REQUIRED WORK:
Take the entries below and print, exactly, the stretch from the line containing "17 | 510.5 |" through the line containing "12 | 75.07 |", both included.

╭─ DATA FOR THIS TASK

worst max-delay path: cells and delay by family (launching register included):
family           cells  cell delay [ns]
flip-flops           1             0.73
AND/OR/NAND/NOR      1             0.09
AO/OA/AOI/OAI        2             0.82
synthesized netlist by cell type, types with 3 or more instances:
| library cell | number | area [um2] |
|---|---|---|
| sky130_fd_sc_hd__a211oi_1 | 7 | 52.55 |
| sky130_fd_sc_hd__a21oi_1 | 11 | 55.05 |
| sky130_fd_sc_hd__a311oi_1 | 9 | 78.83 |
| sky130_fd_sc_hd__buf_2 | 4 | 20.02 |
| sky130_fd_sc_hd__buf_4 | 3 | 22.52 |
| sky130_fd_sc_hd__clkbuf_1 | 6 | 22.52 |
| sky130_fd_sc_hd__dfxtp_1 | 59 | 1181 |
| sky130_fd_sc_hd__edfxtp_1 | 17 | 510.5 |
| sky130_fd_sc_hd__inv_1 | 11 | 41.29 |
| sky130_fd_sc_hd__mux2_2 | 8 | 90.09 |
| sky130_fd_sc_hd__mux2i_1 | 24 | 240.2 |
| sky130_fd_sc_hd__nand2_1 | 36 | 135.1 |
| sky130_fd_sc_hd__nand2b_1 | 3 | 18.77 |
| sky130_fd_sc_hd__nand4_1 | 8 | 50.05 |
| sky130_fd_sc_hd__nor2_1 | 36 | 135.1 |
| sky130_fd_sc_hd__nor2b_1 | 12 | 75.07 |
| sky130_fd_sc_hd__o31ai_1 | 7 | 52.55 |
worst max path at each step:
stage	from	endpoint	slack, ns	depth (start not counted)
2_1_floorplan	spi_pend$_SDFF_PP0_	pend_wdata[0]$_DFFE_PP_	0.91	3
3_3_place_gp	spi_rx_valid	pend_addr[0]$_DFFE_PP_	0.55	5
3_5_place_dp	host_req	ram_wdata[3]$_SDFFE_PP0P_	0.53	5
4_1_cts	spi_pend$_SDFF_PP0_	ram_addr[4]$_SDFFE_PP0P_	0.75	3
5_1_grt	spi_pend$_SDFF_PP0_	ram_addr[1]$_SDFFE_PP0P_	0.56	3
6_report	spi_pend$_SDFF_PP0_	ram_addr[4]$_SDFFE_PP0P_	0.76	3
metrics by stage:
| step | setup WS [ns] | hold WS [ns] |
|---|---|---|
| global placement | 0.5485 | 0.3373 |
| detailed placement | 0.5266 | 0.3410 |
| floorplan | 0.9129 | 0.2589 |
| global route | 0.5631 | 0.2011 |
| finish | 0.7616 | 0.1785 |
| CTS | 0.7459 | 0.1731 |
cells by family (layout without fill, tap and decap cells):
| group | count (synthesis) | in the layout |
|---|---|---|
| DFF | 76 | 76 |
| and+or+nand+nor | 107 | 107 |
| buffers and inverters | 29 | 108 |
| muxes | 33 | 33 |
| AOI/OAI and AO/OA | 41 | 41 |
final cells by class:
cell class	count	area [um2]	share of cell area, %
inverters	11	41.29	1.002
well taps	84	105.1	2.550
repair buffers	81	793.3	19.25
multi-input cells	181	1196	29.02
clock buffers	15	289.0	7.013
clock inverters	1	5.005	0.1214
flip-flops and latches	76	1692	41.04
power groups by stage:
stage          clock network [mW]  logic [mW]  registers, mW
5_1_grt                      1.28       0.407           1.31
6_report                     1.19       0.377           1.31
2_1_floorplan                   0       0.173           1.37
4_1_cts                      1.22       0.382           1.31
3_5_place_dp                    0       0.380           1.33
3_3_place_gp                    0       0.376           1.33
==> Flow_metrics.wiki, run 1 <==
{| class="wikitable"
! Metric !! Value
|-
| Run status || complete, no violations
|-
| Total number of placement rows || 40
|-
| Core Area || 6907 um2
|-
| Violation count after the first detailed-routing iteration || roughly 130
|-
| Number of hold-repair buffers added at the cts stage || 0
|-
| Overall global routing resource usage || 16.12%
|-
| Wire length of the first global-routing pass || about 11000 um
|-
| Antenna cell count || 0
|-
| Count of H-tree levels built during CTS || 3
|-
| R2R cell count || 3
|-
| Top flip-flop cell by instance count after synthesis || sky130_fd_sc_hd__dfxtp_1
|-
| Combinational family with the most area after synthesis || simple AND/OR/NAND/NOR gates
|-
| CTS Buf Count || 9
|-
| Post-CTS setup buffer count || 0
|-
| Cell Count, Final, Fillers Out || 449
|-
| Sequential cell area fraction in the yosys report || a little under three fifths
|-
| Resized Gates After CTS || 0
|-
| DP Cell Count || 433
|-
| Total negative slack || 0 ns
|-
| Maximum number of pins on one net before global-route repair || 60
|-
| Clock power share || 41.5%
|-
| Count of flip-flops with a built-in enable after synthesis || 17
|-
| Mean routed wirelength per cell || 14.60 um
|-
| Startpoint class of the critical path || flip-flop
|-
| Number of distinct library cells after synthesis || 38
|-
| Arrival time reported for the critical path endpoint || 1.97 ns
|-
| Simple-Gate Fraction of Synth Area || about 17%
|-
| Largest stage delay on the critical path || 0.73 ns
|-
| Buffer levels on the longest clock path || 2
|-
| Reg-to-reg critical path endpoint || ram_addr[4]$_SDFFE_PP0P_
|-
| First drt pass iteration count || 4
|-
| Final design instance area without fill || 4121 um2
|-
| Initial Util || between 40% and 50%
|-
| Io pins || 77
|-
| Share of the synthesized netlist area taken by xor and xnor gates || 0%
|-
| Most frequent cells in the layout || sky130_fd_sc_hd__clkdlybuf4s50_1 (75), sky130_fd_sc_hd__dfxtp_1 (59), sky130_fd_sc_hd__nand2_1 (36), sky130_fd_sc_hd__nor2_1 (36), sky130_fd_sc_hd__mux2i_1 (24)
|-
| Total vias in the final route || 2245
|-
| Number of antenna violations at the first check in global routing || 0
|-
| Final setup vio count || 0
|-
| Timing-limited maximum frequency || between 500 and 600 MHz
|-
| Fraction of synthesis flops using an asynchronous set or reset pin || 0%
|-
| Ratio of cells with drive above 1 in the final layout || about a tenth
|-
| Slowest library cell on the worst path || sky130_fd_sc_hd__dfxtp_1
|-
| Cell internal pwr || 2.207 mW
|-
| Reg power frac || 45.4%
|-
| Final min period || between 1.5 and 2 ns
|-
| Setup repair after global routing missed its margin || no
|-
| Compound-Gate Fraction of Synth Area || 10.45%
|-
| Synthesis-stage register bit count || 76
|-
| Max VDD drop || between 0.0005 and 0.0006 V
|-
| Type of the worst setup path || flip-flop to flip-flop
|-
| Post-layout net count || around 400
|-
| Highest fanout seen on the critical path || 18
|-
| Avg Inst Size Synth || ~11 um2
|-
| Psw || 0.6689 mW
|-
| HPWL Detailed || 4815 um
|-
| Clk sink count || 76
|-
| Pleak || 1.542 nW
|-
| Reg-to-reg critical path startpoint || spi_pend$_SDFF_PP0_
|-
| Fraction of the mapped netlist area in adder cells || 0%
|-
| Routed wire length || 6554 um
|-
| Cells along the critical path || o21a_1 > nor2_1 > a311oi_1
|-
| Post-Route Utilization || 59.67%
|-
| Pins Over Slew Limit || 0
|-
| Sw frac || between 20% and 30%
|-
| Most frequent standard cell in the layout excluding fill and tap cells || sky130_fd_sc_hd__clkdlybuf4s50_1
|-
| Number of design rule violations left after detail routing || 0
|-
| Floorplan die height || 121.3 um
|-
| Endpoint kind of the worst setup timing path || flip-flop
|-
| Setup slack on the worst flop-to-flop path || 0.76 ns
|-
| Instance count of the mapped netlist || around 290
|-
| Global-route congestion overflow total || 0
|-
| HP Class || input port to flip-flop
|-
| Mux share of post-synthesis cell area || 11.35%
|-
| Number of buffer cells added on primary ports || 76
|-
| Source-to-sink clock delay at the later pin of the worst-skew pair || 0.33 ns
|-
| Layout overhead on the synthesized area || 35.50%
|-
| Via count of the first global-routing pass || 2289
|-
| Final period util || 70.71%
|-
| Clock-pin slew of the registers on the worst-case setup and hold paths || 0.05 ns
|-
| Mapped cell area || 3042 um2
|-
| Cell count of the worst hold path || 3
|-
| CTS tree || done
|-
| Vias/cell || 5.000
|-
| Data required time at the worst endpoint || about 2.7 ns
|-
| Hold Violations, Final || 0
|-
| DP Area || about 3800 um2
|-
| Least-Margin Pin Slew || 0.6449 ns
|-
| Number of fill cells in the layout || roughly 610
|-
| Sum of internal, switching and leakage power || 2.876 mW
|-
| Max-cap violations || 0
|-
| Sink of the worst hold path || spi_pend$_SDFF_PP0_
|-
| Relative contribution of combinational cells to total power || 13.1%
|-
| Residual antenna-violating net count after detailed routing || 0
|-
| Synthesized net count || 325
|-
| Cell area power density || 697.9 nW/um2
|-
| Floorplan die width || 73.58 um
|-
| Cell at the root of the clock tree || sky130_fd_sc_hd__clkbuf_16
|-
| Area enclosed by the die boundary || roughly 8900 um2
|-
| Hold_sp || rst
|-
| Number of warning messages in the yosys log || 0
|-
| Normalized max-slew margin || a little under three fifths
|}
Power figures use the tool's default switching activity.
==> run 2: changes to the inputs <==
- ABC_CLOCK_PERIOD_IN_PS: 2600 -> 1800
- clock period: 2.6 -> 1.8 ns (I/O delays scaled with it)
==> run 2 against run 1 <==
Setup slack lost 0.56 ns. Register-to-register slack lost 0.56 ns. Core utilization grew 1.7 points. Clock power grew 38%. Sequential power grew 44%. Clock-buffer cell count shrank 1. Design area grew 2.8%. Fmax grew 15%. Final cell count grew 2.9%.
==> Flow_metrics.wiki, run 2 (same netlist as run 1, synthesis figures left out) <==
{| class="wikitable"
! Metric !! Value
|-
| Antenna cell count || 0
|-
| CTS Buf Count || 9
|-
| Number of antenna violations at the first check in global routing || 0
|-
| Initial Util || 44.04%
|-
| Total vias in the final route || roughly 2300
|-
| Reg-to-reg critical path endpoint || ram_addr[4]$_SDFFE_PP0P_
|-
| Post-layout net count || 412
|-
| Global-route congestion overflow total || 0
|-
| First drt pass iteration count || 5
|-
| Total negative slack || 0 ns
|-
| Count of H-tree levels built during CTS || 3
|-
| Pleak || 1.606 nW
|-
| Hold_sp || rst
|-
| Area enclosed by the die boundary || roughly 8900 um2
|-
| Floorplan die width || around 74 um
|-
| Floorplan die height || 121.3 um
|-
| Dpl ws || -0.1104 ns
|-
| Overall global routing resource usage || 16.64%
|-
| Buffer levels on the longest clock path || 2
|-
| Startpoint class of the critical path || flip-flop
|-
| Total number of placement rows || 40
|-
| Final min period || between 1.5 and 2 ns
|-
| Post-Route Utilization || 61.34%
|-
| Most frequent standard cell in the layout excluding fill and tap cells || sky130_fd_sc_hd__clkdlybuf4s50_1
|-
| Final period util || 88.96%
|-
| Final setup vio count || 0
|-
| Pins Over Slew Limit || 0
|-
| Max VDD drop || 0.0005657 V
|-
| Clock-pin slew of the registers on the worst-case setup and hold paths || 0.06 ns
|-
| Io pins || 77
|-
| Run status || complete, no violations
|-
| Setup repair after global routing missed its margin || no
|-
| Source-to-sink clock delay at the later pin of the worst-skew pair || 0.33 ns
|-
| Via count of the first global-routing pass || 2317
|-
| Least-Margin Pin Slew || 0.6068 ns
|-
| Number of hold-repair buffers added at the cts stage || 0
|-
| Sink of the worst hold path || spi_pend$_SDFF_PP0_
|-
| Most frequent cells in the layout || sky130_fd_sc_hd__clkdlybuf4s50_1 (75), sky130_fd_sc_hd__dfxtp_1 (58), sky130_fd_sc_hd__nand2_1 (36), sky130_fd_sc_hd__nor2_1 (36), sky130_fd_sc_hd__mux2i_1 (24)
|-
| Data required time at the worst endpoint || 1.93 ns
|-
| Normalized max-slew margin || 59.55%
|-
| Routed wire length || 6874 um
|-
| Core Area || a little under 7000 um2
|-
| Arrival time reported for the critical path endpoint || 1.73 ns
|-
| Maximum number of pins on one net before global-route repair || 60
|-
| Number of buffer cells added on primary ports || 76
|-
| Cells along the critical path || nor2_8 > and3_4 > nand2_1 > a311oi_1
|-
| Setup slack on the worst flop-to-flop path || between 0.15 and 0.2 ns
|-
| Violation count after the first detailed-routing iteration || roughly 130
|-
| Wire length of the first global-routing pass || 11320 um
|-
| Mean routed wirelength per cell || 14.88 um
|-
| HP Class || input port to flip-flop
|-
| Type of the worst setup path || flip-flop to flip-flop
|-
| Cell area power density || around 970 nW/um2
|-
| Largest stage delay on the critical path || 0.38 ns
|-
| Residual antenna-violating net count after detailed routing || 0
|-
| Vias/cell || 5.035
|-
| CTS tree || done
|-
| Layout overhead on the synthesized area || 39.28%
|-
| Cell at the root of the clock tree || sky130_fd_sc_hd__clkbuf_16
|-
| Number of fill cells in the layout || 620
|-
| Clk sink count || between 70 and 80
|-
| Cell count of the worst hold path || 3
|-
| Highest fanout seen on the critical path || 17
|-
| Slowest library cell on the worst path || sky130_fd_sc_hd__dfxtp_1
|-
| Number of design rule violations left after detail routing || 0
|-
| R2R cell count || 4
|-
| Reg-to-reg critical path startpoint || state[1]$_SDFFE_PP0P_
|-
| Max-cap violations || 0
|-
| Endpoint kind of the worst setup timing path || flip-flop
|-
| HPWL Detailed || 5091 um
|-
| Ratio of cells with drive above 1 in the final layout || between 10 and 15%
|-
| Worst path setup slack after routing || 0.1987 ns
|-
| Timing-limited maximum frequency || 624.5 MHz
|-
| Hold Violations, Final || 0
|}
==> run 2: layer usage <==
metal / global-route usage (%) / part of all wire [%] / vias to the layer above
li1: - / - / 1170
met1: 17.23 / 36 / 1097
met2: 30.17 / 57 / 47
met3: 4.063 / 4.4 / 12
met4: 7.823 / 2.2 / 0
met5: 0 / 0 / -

╰─

THE COMPLETED TASK:
| sky130_fd_sc_hd__edfxtp_1 | 17 | 510.5 |
| sky130_fd_sc_hd__inv_1 | 11 | 41.29 |
| sky130_fd_sc_hd__mux2_2 | 8 | 90.09 |
| sky130_fd_sc_hd__mux2i_1 | 24 | 240.2 |
| sky130_fd_sc_hd__nand2_1 | 36 | 135.1 |
| sky130_fd_sc_hd__nand2b_1 | 3 | 18.77 |
| sky130_fd_sc_hd__nand4_1 | 8 | 50.05 |
| sky130_fd_sc_hd__nor2_1 | 36 | 135.1 |
| sky130_fd_sc_hd__nor2b_1 | 12 | 75.07 |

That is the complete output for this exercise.